### THE TASK:
For the data below, give again exactly the lines from the one containing "(w_sub == 2'd2);" through the one containing "r_enable, w_set, w_clr;", both ends included, and no others.

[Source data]

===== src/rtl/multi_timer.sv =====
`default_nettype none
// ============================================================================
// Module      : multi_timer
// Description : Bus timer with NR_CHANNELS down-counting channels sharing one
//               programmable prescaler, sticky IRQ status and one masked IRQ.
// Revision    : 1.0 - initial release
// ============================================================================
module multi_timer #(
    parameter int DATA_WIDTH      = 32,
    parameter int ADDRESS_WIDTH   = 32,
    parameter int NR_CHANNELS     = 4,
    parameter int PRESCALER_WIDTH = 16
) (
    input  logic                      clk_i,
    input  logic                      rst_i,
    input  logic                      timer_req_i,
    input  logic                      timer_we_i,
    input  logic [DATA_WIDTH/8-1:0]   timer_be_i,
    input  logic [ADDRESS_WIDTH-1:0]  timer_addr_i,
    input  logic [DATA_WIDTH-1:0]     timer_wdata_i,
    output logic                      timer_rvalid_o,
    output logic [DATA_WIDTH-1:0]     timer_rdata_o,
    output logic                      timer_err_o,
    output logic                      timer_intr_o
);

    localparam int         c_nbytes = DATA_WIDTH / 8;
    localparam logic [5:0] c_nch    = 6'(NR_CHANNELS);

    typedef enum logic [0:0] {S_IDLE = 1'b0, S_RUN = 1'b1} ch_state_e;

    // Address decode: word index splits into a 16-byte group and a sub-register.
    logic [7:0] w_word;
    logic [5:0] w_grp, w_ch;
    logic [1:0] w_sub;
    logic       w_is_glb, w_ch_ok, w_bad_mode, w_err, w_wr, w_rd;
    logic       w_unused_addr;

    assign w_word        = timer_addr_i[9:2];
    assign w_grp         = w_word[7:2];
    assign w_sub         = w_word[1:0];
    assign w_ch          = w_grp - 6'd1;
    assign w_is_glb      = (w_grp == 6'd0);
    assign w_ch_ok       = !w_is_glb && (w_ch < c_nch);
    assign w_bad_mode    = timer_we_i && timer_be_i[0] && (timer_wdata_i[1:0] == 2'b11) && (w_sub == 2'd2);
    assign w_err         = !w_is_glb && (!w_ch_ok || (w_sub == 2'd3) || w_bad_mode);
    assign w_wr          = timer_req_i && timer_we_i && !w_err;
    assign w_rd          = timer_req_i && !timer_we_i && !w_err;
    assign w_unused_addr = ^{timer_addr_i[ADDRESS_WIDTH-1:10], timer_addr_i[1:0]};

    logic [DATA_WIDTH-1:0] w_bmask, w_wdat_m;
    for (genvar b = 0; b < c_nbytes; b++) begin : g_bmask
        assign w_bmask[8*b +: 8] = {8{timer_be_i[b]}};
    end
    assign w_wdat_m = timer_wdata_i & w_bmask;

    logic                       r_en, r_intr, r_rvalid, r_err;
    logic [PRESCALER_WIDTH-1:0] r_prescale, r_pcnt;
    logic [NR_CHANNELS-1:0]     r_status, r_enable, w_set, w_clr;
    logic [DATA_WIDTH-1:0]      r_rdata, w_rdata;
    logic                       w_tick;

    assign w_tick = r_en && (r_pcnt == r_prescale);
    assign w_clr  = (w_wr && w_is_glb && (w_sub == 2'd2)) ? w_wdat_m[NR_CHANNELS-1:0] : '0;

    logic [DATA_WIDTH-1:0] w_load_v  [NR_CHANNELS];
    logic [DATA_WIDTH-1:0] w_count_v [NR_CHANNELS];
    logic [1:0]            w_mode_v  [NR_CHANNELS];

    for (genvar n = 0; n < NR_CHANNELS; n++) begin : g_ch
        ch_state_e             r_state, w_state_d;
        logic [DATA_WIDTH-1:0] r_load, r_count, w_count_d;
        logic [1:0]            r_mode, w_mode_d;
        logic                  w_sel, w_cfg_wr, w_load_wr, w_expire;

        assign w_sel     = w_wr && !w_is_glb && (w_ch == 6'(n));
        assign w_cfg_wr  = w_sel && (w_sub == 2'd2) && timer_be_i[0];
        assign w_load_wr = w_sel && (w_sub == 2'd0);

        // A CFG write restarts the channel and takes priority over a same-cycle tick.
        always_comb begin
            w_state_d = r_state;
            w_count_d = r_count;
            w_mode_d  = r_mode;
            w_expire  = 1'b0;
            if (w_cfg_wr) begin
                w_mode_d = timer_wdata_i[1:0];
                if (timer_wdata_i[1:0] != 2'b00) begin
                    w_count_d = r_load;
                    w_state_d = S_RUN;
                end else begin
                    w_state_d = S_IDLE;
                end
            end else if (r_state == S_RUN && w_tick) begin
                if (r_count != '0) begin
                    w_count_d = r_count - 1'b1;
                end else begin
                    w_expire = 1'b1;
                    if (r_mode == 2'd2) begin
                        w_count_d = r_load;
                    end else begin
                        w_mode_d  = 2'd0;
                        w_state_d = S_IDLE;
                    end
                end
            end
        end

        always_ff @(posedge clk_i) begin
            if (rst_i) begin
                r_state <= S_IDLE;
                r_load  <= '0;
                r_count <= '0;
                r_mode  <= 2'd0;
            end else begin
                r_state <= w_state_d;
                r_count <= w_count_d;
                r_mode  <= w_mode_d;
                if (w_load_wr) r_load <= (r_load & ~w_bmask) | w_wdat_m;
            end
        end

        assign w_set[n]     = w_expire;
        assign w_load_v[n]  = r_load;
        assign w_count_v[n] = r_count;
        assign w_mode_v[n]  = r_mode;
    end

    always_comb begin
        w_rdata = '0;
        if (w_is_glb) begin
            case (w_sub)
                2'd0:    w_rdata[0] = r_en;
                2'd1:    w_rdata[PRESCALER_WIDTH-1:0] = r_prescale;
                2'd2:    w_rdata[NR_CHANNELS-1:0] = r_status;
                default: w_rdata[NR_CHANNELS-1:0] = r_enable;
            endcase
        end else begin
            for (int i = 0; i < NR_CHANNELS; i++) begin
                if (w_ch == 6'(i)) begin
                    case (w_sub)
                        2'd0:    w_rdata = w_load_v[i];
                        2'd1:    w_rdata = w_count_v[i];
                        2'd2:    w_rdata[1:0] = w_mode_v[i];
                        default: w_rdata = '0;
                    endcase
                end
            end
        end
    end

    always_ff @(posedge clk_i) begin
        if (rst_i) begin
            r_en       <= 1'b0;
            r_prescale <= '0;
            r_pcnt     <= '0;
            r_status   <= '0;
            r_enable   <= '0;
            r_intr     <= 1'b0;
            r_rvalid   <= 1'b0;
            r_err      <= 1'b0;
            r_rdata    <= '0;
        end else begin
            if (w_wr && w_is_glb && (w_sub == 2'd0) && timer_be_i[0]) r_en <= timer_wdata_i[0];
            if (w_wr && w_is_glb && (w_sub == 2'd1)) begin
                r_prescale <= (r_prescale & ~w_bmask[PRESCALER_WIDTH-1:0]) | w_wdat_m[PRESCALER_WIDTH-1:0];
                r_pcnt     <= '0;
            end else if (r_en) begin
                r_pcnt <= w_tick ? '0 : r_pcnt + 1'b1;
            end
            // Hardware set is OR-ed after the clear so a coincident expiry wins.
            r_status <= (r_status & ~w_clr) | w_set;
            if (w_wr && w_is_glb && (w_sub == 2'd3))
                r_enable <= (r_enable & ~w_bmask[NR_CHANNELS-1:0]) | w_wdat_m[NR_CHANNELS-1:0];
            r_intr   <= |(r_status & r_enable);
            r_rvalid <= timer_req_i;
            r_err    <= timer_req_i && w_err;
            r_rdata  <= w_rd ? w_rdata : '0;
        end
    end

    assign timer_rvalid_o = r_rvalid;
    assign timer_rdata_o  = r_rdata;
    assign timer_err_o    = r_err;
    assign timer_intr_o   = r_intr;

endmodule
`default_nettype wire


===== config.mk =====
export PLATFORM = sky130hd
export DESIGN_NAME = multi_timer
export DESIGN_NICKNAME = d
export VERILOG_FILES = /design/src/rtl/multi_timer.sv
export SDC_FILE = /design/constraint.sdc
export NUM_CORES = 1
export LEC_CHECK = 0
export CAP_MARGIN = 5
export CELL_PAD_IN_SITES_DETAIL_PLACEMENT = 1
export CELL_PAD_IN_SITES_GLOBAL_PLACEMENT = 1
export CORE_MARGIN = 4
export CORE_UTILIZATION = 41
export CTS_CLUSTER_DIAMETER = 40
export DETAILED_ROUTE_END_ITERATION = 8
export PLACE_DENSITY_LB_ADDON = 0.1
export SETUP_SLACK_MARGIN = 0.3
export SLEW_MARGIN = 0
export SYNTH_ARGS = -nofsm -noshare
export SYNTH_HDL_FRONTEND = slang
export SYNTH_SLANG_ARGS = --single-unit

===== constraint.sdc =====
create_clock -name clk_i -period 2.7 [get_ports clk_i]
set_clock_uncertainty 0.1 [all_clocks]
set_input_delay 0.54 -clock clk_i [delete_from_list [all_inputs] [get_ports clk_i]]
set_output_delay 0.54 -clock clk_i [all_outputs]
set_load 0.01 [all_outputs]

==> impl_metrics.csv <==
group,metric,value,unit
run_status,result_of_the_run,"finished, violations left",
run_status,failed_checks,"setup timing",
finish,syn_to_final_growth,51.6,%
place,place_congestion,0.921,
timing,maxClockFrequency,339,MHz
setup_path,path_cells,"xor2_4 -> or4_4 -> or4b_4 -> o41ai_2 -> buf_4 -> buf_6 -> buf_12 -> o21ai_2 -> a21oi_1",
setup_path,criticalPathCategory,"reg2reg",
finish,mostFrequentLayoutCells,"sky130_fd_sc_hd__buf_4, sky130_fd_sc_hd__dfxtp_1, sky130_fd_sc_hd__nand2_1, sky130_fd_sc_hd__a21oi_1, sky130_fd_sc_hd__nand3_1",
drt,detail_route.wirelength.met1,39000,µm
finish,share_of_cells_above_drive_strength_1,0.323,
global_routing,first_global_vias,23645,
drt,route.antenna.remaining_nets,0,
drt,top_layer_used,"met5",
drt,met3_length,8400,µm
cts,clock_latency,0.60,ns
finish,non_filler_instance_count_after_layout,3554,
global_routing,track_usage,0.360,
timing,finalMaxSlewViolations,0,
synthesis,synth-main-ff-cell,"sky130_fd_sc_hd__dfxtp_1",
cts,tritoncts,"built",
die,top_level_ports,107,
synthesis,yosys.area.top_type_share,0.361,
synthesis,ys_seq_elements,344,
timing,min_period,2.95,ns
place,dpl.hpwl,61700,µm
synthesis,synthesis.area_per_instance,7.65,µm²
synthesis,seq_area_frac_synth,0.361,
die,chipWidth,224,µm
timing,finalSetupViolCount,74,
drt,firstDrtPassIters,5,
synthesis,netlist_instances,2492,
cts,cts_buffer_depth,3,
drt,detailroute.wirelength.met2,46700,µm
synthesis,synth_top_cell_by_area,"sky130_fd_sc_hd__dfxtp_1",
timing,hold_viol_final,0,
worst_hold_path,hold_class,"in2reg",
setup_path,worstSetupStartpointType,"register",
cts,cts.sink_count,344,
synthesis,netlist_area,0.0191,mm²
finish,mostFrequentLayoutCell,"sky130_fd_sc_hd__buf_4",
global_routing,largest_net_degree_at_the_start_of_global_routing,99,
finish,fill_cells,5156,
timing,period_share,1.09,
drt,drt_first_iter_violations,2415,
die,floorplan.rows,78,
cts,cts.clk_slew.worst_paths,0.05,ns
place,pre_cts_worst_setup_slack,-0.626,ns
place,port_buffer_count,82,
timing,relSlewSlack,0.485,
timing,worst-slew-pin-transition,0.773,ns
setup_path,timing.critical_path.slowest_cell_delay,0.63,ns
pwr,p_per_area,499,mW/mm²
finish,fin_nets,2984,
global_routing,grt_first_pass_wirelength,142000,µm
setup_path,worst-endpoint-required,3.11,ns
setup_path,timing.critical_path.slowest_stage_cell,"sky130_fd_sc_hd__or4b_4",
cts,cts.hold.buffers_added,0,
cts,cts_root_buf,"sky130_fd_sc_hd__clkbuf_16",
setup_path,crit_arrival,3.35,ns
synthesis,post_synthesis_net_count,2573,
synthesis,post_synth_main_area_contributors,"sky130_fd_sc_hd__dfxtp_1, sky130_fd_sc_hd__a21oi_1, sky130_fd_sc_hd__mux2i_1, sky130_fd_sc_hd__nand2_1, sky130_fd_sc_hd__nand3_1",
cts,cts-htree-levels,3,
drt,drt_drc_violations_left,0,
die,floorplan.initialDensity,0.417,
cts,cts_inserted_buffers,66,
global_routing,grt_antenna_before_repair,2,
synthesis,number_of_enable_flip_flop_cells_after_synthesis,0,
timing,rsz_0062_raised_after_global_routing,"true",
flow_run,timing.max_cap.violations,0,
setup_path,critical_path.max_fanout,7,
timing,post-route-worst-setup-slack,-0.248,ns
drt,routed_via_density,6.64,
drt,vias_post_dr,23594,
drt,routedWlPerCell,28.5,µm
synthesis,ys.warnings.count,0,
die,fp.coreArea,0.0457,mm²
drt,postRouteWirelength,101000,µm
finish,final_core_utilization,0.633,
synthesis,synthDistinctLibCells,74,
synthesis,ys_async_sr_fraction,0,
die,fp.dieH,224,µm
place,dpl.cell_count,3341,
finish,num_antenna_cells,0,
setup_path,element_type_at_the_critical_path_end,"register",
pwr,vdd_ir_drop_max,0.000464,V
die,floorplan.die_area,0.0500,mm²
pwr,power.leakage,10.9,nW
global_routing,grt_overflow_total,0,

### REPLY:
    assign w_bad_mode    = timer_we_i && timer_be_i[0] && (timer_wdata_i[1:0] == 2'b11) && (w_sub == 2'd2);
    assign w_err         = !w_is_glb && (!w_ch_ok || (w_sub == 2'd3) || w_bad_mode);
    assign w_wr          = timer_req_i && timer_we_i && !w_err;
    assign w_rd          = timer_req_i && !timer_we_i && !w_err;
    assign w_unused_addr = ^{timer_addr_i[ADDRESS_WIDTH-1:10], timer_addr_i[1:0]};

    logic [DATA_WIDTH-1:0] w_bmask, w_wdat_m;
    for (genvar b = 0; b < c_nbytes; b++) begin : g_bmask
        assign w_bmask[8*b +: 8] = {8{timer_be_i[b]}};
    end
    assign w_wdat_m = timer_wdata_i & w_bmask;

    logic                       r_en, r_intr, r_rvalid, r_err;
    logic [PRESCALER_WIDTH-1:0] r_prescale, r_pcnt;
    logic [NR_CHANNELS-1:0]     r_status, r_enable, w_set, w_clr;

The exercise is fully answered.